*Theoretical* question to the Tor project leader

Roger Dingledine arma at mit.edu
Wed Jul 30 18:21:30 UTC 2008


On Thu, Jul 31, 2008 at 12:39:51AM +0700, Roy Lanek wrote:
> Dear Mr. Roger Dingledine, I am sure you are a strictly honest person and
> researcher. Because of it, I ask, and wonder: how hard is to lead the Tor
> Project from a prestigious university in the USA ... incorruptibly, given the
> sensitivity per se of the object of Tor: anonymity?

Well, first of all, The Tor Project is a separate organization organized
as a US non-profit. Tor is not "at" MIT.

> Ditto within the universities--who depends from funds for their
> researchers--and the academia [recommendations] more in general.
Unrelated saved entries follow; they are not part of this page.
===== src/rtl/tff_toggle_arbiter.sv =====
// rtl/tff_toggle_arbiter.sv - round-robin arbiter sequencing toggle masks onto a shared T-FF bank
// One requester owns the bank at a time; its latched mask drives t_out for len cycles.
module tff_toggle_arbiter #(
   parameter int WIDTH = 8,
   parameter int NREQ  = 4
) (
   input  logic                    clk,
   input  logic                    reset,
   input  logic [NREQ-1:0]         req,
   input  logic [NREQ*WIDTH-1:0]   mask,
   input  logic [NREQ*4-1:0]       len,
   input  logic                    clr,
   output logic [NREQ-1:0]         gnt,
   output logic [NREQ-1:0]         done,
   output logic                    busy,
   output logic [WIDTH-1:0]        t_out,
   output logic [WIDTH-1:0]        q
);

   localparam int PW = $clog2(NREQ);
   localparam logic [NREQ-1:0] ONE = 1;

   typedef enum logic {IDLE, RUN} state_t;

   state_t            state;
   state_t            state_nxt;
   logic [PW-1:0]     ptr;
   logic [PW-1:0]     owner;
   logic [PW-1:0]     win;
   logic [PW-1:0]     idx;
   logic [PW:0]       sum;
   logic              found;
   logic [WIDTH-1:0]  mask_w;
   logic [WIDTH-1:0]  mask_lat;
   logic [3:0]        len_w;
   logic [3:0]        cnt;
   logic [NREQ-1:0]   done_r;

   // Scan from ptr upward, wrapping, so the last winner has lowest priority next time.
   always_comb begin
      win   = '0;
      found = 1'b0;
      sum   = '0;
      idx   = '0;
      for (int k = 0; k < NREQ; k++) begin
         sum = {1'b0, ptr} + (PW+1)'(k);
         if (sum >= (PW+1)'(NREQ))
            sum = sum - (PW+1)'(NREQ);
         idx = sum[PW-1:0];
         if (!found && req[idx]) begin
            found = 1'b1;
            win   = idx;
         end
      end
      mask_w = '0;
      len_w  = '0;
      for (int i = 0; i < NREQ; i++) begin
         if (win == PW'(i)) begin
            mask_w = mask[i*WIDTH +: WIDTH];
            len_w  = len[i*4 +: 4];
         end
      end
   end

   always_ff @(posedge clk or negedge reset) begin
      if (!reset)
         state <= IDLE;
      else
         state <= state_nxt;
   end

   always_comb begin
      state_nxt = state;
      case (state)
         IDLE: if (found && len_w != 4'd0) state_nxt = RUN;
         RUN:  if (cnt == 4'd1)            state_nxt = IDLE;
         default: state_nxt = IDLE;
      endcase
   end

   always_ff @(posedge clk or negedge reset) begin
      if (!reset) begin
         ptr      <= '0;
         owner    <= '0;
         cnt      <= '0;
         mask_lat <= '0;
         done_r   <= '0;
      end else begin
         done_r <= '0;
         if (state == IDLE) begin
            if (found) begin
               mask_lat <= mask_w;
               cnt      <= len_w;
               owner    <= win;
               ptr      <= (win == PW'(NREQ-1)) ? '0 : win + 1'b1;
               // A zero-length request completes at the grant edge without ever owning the bank.
               if (len_w == 4'd0)
                  done_r <= ONE << win;
            end
         end else begin
            cnt <= cnt - 4'd1;
            if (cnt == 4'd1)
               done_r <= ONE << owner;
         end
      end
   end

   always_ff @(posedge clk or negedge reset) begin
      if (!reset)
         q <= '0;
      else if (clr)
         q <= '0;
      else
         q <= q ^ t_out;
   end

   always_comb begin
      busy  = (state == RUN);
      t_out = busy ? mask_lat : '0;
      gnt   = busy ? (ONE << owner) : '0;
      done  = done_r;
   end

endmodule
### src/rtl/triangle_cmd_decoder.sv
// triangle_cmd_decoder
// Reads two-word commands from a first-word-fall-through FIFO. Triangles go
// to the rasterizer, EFB/EF commands become flush and frame-end requests.
// Delivered triangles, flushes and frames are counted, and an illegal opcode
// raises a sticky flag.
module triangle_cmd_decoder #(
  parameter int CNT_W = 16
) (
  input  logic             clk,
  input  logic             rst,
  input  logic             fifo_empty,
  input  logic [239:0]     fifo_rddata,
  output logic             fifo_pop,
  output logic [479:0]     tri_data,
  output logic             tri_valid,
  input  logic             tri_ready,
  output logic             efb_req,
  input  logic             efb_ack,
  output logic             ef_req,
  input  logic             ef_ack,
  output logic             draw_next,
  output logic [CNT_W-1:0] tri_count,
  output logic [CNT_W-1:0] efb_count,
  output logic [CNT_W-1:0] frame_count,
  output logic             proto_err
);

  typedef enum logic [2:0] {
    FETCH1,
    FETCH2,
    TRI,
    EFB,
    EF
  } state_t;

  typedef enum logic [1:0] {
    OP_TRI = 2'b00,
    OP_EF  = 2'b01,
    OP_EFB = 2'b10,
    OP_ILL = 2'b11
  } opcode_t;

  state_t       state;
  logic [239:0] word1;
  logic [239:0] word2;
  // High for the first cycle after rst falls, so the FIFO is left untouched
  // both during reset and on the cycle that follows it.
  logic         rst_q;
  opcode_t      opcode;

  assign opcode   = opcode_t'(word1[7:6]);
  assign tri_data = {word1, word2};

  // NOTE: fifo_pop is left combinational on purpose. The FIFO drops its head
  // word on the same edge where the word is captured, so registering the pop
  // would consume each word one cycle late and read it twice.
  assign fifo_pop = !rst && !rst_q && !fifo_empty &&
                    ((state == FETCH1) || (state == FETCH2));

  // Command FSM. Outputs are registered and updated together with the state.
  always_ff @(posedge clk) begin
    // NOTE: every sequential assignment is non-blocking, so all flops update
    // on the same edge no matter the order of statements in this block.
    if (rst) begin
      state       <= FETCH1;
      word1       <= '0;
      word2       <= '0;
      rst_q       <= 1'b1;
      tri_valid   <= 1'b0;
      efb_req     <= 1'b0;
      ef_req      <= 1'b0;
      draw_next   <= 1'b0;
      tri_count   <= '0;
      efb_count   <= '0;
      frame_count <= '0;
      proto_err   <= 1'b0;
    end else begin
      rst_q     <= 1'b0;
      draw_next <= 1'b0;
      case (state)
        FETCH1: begin
          if (fifo_pop) begin
            word1 <= fifo_rddata;
            state <= FETCH2;
          end
        end
        FETCH2: begin
          if (fifo_pop) begin
            word2 <= fifo_rddata;
            case (opcode)
              OP_TRI: begin
                state     <= TRI;
                tri_valid <= 1'b1;
              end
              OP_EFB: begin
                state   <= EFB;
                efb_req <= 1'b1;
              end
              OP_EF: begin
                state  <= EF;
                ef_req <= 1'b1;
              end
              default: begin
                proto_err <= 1'b1;
                state     <= FETCH1;
              end
            endcase
          end
        end
        TRI: begin
          if (tri_ready) begin
            state     <= FETCH1;
            tri_valid <= 1'b0;
            tri_count <= tri_count + CNT_W'(1);
          end
        end
        EFB: begin
          if (efb_ack) begin
            state     <= FETCH1;
            efb_req   <= 1'b0;
            efb_count <= efb_count + CNT_W'(1);
            draw_next <= 1'b1;
          end
        end
        EF: begin
          if (ef_ack) begin
            state       <= FETCH1;
            ef_req      <= 1'b0;
            frame_count <= frame_count + CNT_W'(1);
            draw_next   <= 1'b1;
          end
        end
        default: begin
          state     <= FETCH1;
          tri_valid <= 1'b0;
          efb_req   <= 1'b0;
          ef_req    <= 1'b0;
        end
      endcase
    end
  end

endmodule
### src/rtl/seq_mac.sv
// rtl/seq_mac.sv - sequential radix-2 shift-add multiply-accumulate unit; optional SEQ_MAC_SAT_EN selects a saturating accumulator with a sticky ovf flag
module seq_mac #(
  parameter int WIDTH     = 8,
  parameter int ACC_WIDTH = 2*WIDTH+8
) (
  input  logic                   clk,
  input  logic                   rst_n,
  input  logic                   start,
  input  logic [WIDTH-1:0]       a,
  input  logic [WIDTH-1:0]       b,
  input  logic                   sgn,
  input  logic                   acc_en,
  input  logic                   clr,
  output logic                   ready,
  output logic                   done,
  output logic [2*WIDTH-1:0]     prod,
  output logic [ACC_WIDTH-1:0]   acc,
  output logic                   ovf
);

  localparam int PW  = 2*WIDTH;
  localparam int CW  = $clog2(WIDTH+1);
  localparam int AW1 = ACC_WIDTH+1;
  localparam logic [CW-1:0] LAST = CW'(WIDTH-1);

  typedef enum logic [1:0] {
    S_IDLE = 2'd0,
    S_BUSY = 2'd1,
    S_DONE = 2'd2
  } state_t;

  state_t                 state_q, state_d;
  logic [CW-1:0]          cnt_q;
  logic [PW-1:0]          mcand_q;
  logic [WIDTH-1:0]       mplier_q;
  logic [PW-1:0]          part_q;
  logic                   sgn_q;
  logic                   acc_en_q;
  logic [PW-1:0]          prod_q;
  logic [ACC_WIDTH-1:0]   acc_q;
  logic                   ovf_q;
  logic                   done_q;

  logic [PW-1:0]          part_d;
  logic [ACC_WIDTH-1:0]   prod_ext;
  logic [ACC_WIDTH-1:0]   acc_base;
  logic [ACC_WIDTH-1:0]   acc_d;
  logic                   clamp;

  // State register; reset aborts any operation in flight
  always_ff @(posedge clk or negedge rst_n) begin
    if (!rst_n) begin
      state_q <= S_IDLE;
    end else begin
      state_q <= state_d;
    end
  end

  // Next-state: accept start in IDLE, leave BUSY after the MSB iteration, DONE lasts one cycle
  always_comb begin
    state_d = state_q;
    case (state_q)
      S_IDLE:  if (start) state_d = S_BUSY;
      S_BUSY:  if (cnt_q == LAST) state_d = S_DONE;
      S_DONE:  state_d = S_IDLE;
      default: state_d = S_IDLE;
    endcase
  end

  // Outputs: ready while idle; done, prod, acc and ovf come straight from registers
  always_comb begin
    ready = (state_q == S_IDLE);
    done  = done_q;
    prod  = prod_q;
    acc   = acc_q;
    ovf   = ovf_q;
  end

  // One shift-add step; the MSB step of a signed multiply subtracts (its weight is negative)
  always_comb begin
    part_d = part_q;
    if (mplier_q[0]) begin
      if (sgn_q && (cnt_q == LAST)) begin
        part_d = part_q - mcand_q;
      end else begin
        part_d = part_q + mcand_q;
      end
    end
  end

  // Extend the finished product to accumulator width and pick the addend base
  always_comb begin
    if (sgn_q) begin
      prod_ext = ACC_WIDTH'($signed(part_q));
    end else begin
      prod_ext = ACC_WIDTH'(part_q);
    end
    acc_base = acc_en_q ? acc_q : '0;
  end

`ifdef SEQ_MAC_SAT_EN
  logic [ACC_WIDTH:0] sum_x;

  // Accumulate one bit wider than acc, then clamp to the signed or unsigned range
  always_comb begin
    clamp = 1'b0;
    if (sgn_q) begin
      sum_x = AW1'($signed(acc_base)) + AW1'($signed(prod_ext));
      acc_d = sum_x[ACC_WIDTH-1:0];
      if (sum_x[ACC_WIDTH] != sum_x[ACC_WIDTH-1]) begin
        clamp = 1'b1;
        acc_d = sum_x[ACC_WIDTH] ? {1'b1, {(ACC_WIDTH-1){1'b0}}}
                                 : {1'b0, {(ACC_WIDTH-1){1'b1}}};
      end
    end else begin
      sum_x = {1'b0, acc_base} + {1'b0, prod_ext};
      acc_d = sum_x[ACC_WIDTH-1:0];
      if (sum_x[ACC_WIDTH]) begin
        clamp = 1'b1;
        acc_d = '1;
      end
    end
  end
`else
  // Wrapping accumulate; overflow is never reported
  always_comb begin
    acc_d = acc_base + prod_ext;
    clamp = 1'b0;
  end
`endif

  // Datapath: operand latch on accept, iterate while BUSY, commit results on the DONE edge
  always_ff @(posedge clk or negedge rst_n) begin
    if (!rst_n) begin
      cnt_q    <= '0;
      mcand_q  <= '0;
      mplier_q <= '0;
      part_q   <= '0;
      sgn_q    <= 1'b0;
      acc_en_q <= 1'b0;
      prod_q   <= '0;
      acc_q    <= '0;
      ovf_q    <= 1'b0;
      done_q   <= 1'b0;
    end else begin
      done_q <= (state_q == S_DONE);
      case (state_q)
        S_IDLE: begin
          if (clr) begin
            acc_q <= '0;
            ovf_q <= 1'b0;
          end
          if (start) begin
            mcand_q  <= {{WIDTH{sgn & b[WIDTH-1]}}, b};
            mplier_q <= a;
            part_q   <= '0;
            sgn_q    <= sgn;
            acc_en_q <= acc_en;
            cnt_q    <= '0;
          end
        end
        S_BUSY: begin
          part_q   <= part_d;
          mcand_q  <= {mcand_q[PW-2:0], 1'b0};
          mplier_q <= {1'b0, mplier_q[WIDTH-1:1]};
          cnt_q    <= cnt_q + CW'(1);
        end
        S_DONE: begin
          prod_q <= part_q;
          if (clr) begin
            acc_q <= '0;
            ovf_q <= 1'b0;
          end else begin
            acc_q <= acc_d;
            ovf_q <= ovf_q | clamp;
          end
        end
        default: begin
          cnt_q <= '0;
        end
      endcase
    end
  end

endmodule
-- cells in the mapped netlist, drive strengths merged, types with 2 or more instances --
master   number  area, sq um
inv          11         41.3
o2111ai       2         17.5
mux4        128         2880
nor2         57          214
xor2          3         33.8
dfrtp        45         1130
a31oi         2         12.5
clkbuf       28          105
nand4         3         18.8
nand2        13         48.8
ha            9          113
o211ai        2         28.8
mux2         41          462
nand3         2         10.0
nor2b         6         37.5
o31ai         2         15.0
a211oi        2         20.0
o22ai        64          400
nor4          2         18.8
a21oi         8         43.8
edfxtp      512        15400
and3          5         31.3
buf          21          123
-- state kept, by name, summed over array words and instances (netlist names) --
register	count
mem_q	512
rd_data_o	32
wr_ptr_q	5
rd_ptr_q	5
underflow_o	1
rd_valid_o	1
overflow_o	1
### config.mk
export PLATFORM = sky130hd
export DESIGN_NAME = psum_drain
export DESIGN_NICKNAME = d
export VERILOG_FILES = /design/src/rtl/psum_drain.sv
export SDC_FILE = /design/constraint.sdc
export NUM_CORES = 1
export LEC_CHECK = 0
export ABC_AREA = 1
export CAP_MARGIN = 0
export CORE_MARGIN = 2
export CORE_UTILIZATION = 40
export CTS_CLUSTER_SIZE = 30
export DETAILED_ROUTE_END_ITERATION = 12
export PLACE_DENSITY = 0.57
export SYNTH_ARGS = -nofsm -noshare
export SYNTH_HDL_FRONTEND = slang
export SYNTH_SLANG_ARGS = --single-unit
### constraint.sdc
create_clock -name clk -period 5.8 [get_ports clk]
set_input_delay 1.16 -clock clk [delete_from_list [all_inputs] [get_ports clk]]
set_output_delay 1.16 -clock clk [all_outputs]
set_load 0.01 [all_outputs]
Tor's funding comes from a wide variety of sources:
https://www.torproject.org/sponsors

and it's exactly this diversity of funding that makes us able to make our
own decisions and do the right thing. So far nobody has tried to strongarm
us into change this approach. But we do have to make sure that when we
accept funding, we only agree to do things that we already want to do.

> How is it a MIT?
>  What could I
> expect as an explicit answer from you: --everything is going like a charm-- or
> --don't ask--?

I wouldn't say it's easy, but things are going pretty well overall,
especially considering the variety of governments and corporations
that are trying harder to censor their Internet and/or track all their
citizens.

Or perhaps you are looking for
https://wiki.torproject.org/noreply/TheOnionRouter/TorFAQ#Backdoor
?

> Dear Mr. Dingledine, already thought at visiting ... say Louvain-la-Neuve? ;)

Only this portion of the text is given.